___ LISTED ENTRIES ___
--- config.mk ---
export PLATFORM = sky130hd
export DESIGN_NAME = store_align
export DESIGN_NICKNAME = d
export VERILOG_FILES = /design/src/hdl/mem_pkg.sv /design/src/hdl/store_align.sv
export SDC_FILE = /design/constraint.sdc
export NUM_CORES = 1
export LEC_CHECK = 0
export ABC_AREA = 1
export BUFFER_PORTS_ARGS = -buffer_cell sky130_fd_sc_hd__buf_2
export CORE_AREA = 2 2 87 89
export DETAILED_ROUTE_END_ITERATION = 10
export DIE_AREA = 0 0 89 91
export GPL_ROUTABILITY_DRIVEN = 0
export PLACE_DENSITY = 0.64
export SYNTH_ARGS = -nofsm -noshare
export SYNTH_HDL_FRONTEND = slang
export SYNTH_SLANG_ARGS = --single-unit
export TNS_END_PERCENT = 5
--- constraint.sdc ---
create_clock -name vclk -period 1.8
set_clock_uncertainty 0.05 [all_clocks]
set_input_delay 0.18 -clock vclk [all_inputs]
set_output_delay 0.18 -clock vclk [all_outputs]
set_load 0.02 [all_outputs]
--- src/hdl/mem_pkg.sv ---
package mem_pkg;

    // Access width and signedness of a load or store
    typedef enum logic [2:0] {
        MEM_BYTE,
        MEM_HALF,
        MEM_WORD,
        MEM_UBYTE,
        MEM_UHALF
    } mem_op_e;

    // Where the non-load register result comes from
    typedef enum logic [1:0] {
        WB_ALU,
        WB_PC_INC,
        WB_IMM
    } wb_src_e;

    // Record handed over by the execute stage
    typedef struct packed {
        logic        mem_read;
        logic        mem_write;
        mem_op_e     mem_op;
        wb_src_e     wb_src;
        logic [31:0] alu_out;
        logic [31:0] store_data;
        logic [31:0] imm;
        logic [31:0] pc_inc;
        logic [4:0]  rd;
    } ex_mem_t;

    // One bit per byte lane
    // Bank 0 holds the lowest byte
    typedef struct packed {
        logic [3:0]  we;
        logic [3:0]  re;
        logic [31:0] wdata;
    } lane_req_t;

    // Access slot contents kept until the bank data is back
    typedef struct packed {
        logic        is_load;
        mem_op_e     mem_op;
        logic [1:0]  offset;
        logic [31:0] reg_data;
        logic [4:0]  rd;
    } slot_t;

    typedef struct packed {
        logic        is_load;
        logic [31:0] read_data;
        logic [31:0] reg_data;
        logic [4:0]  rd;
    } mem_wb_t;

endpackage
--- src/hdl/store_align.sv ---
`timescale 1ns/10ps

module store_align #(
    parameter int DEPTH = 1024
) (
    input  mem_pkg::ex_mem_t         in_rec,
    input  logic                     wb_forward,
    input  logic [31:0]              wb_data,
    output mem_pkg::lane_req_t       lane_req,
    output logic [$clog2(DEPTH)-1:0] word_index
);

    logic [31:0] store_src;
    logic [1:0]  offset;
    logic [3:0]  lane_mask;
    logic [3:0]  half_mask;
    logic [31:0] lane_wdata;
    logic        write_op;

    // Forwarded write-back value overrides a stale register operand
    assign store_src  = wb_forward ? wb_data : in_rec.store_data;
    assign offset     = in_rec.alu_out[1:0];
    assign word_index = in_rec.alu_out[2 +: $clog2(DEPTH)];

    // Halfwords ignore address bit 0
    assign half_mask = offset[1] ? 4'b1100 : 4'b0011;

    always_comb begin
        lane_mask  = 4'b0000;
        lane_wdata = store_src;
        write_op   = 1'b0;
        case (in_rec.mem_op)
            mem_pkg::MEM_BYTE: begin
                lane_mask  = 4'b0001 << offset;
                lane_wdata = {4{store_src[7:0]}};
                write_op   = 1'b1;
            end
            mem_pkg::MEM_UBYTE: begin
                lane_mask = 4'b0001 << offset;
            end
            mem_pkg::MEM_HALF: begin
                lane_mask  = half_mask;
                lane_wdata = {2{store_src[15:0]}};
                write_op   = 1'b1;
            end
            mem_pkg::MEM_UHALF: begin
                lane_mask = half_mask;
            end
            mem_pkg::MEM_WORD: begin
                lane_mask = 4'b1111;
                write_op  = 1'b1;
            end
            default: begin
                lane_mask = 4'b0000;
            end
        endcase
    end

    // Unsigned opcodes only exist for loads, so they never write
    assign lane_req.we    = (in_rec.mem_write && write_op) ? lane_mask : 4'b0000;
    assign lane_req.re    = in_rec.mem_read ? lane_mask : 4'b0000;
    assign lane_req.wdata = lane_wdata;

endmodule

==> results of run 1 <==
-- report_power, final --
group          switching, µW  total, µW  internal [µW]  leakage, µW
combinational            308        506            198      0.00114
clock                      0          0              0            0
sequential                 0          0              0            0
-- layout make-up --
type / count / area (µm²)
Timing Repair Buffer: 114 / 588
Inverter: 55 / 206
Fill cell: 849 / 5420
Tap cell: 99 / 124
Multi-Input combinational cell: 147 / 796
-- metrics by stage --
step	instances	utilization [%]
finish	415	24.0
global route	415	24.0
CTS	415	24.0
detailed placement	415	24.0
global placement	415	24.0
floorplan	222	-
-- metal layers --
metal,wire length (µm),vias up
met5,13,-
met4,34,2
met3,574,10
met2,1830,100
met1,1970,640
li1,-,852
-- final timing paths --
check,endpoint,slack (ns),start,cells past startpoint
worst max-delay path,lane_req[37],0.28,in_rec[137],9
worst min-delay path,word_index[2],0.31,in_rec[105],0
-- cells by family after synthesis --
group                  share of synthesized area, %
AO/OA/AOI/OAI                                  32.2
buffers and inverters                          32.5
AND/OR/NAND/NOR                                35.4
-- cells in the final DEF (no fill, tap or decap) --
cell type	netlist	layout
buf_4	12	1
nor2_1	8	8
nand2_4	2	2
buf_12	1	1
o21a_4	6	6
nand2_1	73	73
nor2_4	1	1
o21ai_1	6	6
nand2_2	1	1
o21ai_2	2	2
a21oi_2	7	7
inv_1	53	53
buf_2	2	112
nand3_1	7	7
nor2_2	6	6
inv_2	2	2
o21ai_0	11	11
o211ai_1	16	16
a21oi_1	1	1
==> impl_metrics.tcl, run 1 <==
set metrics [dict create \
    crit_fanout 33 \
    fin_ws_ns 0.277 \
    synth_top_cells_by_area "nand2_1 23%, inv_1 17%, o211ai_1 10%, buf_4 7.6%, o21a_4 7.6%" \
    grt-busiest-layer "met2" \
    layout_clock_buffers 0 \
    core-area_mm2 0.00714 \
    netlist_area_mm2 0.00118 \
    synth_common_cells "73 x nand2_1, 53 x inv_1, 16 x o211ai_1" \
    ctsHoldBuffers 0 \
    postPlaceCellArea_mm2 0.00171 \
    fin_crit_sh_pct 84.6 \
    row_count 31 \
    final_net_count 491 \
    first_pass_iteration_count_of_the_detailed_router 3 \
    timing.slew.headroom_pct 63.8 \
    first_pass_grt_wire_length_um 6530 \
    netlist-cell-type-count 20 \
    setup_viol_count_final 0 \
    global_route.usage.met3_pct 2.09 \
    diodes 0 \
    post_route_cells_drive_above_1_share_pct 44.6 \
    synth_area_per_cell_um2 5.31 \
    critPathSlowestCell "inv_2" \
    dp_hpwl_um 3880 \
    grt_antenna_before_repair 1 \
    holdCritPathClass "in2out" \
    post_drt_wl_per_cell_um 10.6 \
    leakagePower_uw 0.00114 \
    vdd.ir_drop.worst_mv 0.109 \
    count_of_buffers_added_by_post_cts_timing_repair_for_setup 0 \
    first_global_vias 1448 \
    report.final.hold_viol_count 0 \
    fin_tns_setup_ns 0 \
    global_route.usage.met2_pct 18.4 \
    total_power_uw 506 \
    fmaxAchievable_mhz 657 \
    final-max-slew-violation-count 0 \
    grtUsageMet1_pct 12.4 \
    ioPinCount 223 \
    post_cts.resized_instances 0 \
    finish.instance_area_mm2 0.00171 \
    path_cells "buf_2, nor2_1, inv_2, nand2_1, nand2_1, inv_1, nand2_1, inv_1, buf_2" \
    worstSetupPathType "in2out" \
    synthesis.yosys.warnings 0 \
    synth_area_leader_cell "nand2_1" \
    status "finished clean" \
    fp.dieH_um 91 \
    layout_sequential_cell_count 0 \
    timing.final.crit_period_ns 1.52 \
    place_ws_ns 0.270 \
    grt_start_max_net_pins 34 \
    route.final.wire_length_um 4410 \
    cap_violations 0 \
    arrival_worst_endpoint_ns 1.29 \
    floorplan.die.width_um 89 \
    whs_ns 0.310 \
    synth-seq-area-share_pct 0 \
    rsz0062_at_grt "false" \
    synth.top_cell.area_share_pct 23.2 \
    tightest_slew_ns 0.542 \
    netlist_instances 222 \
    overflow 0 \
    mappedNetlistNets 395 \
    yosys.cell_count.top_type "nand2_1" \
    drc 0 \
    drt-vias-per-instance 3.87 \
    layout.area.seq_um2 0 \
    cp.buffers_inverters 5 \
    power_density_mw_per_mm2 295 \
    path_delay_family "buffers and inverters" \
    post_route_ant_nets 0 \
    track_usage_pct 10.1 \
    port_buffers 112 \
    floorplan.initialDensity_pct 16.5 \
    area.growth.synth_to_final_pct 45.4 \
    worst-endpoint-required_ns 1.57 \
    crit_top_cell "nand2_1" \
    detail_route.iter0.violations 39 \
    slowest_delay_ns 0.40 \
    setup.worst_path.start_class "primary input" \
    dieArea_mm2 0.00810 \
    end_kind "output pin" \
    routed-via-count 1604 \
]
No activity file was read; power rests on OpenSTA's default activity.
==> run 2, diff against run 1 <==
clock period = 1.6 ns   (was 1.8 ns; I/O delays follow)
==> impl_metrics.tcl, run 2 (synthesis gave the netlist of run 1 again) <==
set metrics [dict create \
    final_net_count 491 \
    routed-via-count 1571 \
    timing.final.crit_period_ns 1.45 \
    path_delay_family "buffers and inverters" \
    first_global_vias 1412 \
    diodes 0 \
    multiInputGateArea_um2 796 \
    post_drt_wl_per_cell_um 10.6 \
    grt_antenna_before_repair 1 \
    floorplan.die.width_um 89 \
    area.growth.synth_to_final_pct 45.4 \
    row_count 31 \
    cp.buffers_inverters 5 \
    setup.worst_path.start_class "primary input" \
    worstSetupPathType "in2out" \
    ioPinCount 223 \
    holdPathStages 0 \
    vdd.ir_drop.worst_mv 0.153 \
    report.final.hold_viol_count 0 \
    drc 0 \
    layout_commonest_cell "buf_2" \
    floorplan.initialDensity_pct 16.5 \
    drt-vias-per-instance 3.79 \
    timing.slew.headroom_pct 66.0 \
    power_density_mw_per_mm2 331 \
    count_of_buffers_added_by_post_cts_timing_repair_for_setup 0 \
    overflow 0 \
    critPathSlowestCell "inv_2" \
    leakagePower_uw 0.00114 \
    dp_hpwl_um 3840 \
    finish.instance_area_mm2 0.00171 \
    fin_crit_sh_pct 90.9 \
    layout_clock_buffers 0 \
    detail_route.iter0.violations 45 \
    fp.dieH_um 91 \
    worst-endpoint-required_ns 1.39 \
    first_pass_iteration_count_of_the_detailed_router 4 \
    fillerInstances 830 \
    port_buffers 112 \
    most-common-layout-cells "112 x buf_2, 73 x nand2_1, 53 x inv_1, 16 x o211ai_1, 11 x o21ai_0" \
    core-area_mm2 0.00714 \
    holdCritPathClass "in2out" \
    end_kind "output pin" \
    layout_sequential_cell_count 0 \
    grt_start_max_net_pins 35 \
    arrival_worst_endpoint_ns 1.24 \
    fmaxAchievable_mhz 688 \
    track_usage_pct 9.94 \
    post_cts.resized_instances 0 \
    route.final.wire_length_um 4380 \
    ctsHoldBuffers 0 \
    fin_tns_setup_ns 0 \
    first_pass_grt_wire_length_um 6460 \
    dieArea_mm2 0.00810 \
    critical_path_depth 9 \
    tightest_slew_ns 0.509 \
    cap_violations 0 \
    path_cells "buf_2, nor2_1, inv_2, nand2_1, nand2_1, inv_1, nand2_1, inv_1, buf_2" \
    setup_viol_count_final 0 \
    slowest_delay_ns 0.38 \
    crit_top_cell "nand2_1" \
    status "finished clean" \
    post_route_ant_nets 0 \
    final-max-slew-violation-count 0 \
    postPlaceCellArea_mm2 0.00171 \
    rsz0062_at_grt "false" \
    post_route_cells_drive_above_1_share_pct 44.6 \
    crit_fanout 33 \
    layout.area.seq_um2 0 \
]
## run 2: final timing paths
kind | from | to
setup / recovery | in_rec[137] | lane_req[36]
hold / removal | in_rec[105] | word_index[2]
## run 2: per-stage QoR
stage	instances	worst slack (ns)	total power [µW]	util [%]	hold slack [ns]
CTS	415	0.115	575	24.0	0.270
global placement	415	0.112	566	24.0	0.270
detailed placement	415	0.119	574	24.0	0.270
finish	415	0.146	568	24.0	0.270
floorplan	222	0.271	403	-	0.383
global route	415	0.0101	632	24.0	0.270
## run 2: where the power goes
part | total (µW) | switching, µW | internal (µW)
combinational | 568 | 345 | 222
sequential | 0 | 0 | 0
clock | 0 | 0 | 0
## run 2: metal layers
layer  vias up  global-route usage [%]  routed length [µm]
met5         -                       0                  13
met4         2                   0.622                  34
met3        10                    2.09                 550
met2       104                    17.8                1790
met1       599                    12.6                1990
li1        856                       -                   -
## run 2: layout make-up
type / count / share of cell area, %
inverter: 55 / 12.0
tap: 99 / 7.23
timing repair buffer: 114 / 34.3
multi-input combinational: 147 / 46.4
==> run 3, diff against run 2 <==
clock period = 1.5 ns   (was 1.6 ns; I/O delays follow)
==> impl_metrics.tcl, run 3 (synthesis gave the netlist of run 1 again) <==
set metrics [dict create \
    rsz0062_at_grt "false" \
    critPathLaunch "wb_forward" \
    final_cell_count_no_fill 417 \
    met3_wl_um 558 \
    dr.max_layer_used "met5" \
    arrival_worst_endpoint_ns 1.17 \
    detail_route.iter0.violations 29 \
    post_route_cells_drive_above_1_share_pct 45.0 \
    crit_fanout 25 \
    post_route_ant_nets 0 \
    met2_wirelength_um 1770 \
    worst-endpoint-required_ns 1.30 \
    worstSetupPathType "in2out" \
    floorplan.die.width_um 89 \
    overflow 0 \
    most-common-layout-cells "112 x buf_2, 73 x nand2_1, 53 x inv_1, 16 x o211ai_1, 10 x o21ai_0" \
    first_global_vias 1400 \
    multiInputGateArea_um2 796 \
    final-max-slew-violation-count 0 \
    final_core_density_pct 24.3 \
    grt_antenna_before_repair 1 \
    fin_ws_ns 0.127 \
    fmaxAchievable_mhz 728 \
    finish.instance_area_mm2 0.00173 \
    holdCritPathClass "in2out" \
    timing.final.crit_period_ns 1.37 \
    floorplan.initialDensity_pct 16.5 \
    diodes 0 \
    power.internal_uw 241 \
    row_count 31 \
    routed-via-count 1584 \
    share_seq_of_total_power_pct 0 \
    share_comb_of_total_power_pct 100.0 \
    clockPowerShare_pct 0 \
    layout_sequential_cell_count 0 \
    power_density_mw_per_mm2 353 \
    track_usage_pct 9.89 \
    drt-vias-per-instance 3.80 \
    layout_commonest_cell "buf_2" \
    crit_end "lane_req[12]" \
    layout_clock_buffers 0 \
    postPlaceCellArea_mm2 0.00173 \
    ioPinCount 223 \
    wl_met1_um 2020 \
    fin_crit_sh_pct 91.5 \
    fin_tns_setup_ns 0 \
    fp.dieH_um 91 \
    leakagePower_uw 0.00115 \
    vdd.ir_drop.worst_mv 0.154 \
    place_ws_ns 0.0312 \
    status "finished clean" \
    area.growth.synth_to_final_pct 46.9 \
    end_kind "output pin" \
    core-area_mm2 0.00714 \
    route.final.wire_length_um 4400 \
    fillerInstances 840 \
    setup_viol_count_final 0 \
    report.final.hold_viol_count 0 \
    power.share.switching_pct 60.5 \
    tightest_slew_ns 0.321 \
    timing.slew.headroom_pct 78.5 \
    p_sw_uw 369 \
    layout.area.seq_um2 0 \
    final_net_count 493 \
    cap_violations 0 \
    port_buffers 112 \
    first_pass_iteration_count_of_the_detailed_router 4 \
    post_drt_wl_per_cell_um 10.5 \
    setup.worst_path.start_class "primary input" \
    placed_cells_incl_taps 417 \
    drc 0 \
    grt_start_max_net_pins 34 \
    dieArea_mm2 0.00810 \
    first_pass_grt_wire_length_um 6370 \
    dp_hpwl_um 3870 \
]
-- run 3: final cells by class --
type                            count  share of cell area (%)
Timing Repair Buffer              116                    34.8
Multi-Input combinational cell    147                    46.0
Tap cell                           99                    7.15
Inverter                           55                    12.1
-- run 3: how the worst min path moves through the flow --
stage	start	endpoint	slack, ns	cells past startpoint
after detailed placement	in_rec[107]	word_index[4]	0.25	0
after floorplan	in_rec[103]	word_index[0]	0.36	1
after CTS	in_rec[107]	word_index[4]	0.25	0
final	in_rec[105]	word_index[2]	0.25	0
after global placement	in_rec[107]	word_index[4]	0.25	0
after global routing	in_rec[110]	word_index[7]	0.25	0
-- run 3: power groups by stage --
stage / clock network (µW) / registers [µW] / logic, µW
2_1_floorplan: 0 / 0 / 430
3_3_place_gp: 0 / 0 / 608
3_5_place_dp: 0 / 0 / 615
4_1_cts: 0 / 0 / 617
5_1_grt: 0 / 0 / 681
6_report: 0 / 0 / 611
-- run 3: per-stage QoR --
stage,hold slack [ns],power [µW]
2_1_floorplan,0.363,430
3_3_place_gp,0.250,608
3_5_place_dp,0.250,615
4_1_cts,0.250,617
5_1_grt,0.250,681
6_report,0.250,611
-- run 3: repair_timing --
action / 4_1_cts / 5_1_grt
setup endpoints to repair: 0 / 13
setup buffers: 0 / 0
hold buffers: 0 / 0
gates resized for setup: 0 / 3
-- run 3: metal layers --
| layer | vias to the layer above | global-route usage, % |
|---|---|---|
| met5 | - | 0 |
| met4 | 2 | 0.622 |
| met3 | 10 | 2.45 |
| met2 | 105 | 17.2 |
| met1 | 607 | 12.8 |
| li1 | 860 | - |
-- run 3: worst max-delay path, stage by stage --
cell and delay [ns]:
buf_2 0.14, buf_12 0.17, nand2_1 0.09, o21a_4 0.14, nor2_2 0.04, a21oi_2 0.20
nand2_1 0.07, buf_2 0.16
___
___ LISTED ENTRIES ___
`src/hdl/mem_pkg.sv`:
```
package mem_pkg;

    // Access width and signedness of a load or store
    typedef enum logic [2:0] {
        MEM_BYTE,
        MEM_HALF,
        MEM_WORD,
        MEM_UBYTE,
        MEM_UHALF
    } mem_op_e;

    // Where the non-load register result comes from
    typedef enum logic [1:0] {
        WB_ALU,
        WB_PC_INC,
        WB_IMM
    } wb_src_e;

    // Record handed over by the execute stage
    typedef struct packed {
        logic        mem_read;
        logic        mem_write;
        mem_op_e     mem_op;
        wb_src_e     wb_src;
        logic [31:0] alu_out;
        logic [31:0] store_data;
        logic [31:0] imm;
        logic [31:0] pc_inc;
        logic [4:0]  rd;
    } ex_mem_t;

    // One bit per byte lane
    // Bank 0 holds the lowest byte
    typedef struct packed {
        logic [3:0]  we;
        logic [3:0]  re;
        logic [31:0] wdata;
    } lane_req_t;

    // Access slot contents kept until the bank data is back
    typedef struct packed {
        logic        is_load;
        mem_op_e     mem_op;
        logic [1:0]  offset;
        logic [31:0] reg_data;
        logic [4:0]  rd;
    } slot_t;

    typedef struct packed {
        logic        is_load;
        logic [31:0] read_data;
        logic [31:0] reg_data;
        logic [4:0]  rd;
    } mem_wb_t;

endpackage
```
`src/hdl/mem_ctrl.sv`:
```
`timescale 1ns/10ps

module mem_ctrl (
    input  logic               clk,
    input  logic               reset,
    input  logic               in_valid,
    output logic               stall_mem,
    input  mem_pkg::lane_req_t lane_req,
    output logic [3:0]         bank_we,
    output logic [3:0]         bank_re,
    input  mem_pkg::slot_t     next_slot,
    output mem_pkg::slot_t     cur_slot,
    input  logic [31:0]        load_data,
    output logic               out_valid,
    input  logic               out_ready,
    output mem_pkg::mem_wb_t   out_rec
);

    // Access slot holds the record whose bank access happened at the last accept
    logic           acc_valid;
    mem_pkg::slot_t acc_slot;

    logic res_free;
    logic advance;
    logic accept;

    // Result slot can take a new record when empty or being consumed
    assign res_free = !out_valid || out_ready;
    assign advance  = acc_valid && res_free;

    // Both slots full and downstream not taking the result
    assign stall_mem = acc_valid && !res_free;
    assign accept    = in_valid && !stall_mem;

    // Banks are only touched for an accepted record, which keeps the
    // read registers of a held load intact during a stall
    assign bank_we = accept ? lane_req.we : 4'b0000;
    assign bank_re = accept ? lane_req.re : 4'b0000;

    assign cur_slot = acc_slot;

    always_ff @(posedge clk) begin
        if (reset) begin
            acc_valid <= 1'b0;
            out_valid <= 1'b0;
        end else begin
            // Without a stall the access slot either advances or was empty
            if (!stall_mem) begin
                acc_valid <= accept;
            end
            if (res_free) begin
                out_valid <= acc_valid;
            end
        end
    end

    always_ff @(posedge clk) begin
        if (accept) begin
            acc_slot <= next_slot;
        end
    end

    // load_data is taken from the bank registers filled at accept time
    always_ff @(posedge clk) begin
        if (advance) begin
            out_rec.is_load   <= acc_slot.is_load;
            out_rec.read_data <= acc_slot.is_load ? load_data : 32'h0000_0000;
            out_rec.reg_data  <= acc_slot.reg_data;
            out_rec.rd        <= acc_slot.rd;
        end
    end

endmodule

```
___
**TRY IT**: Only lines containing the word "offset" should appear in the answer, and every such line from the records above must be there.

**YOUR SOLUTION**:
        logic [1:0]  offset;
    logic [1:0]  offset;
    assign offset     = in_rec.alu_out[1:0];
    assign half_mask = offset[1] ? 4'b1100 : 4'b0011;
                lane_mask  = 4'b0001 << offset;
                lane_mask = 4'b0001 << offset;
        logic [1:0]  offset;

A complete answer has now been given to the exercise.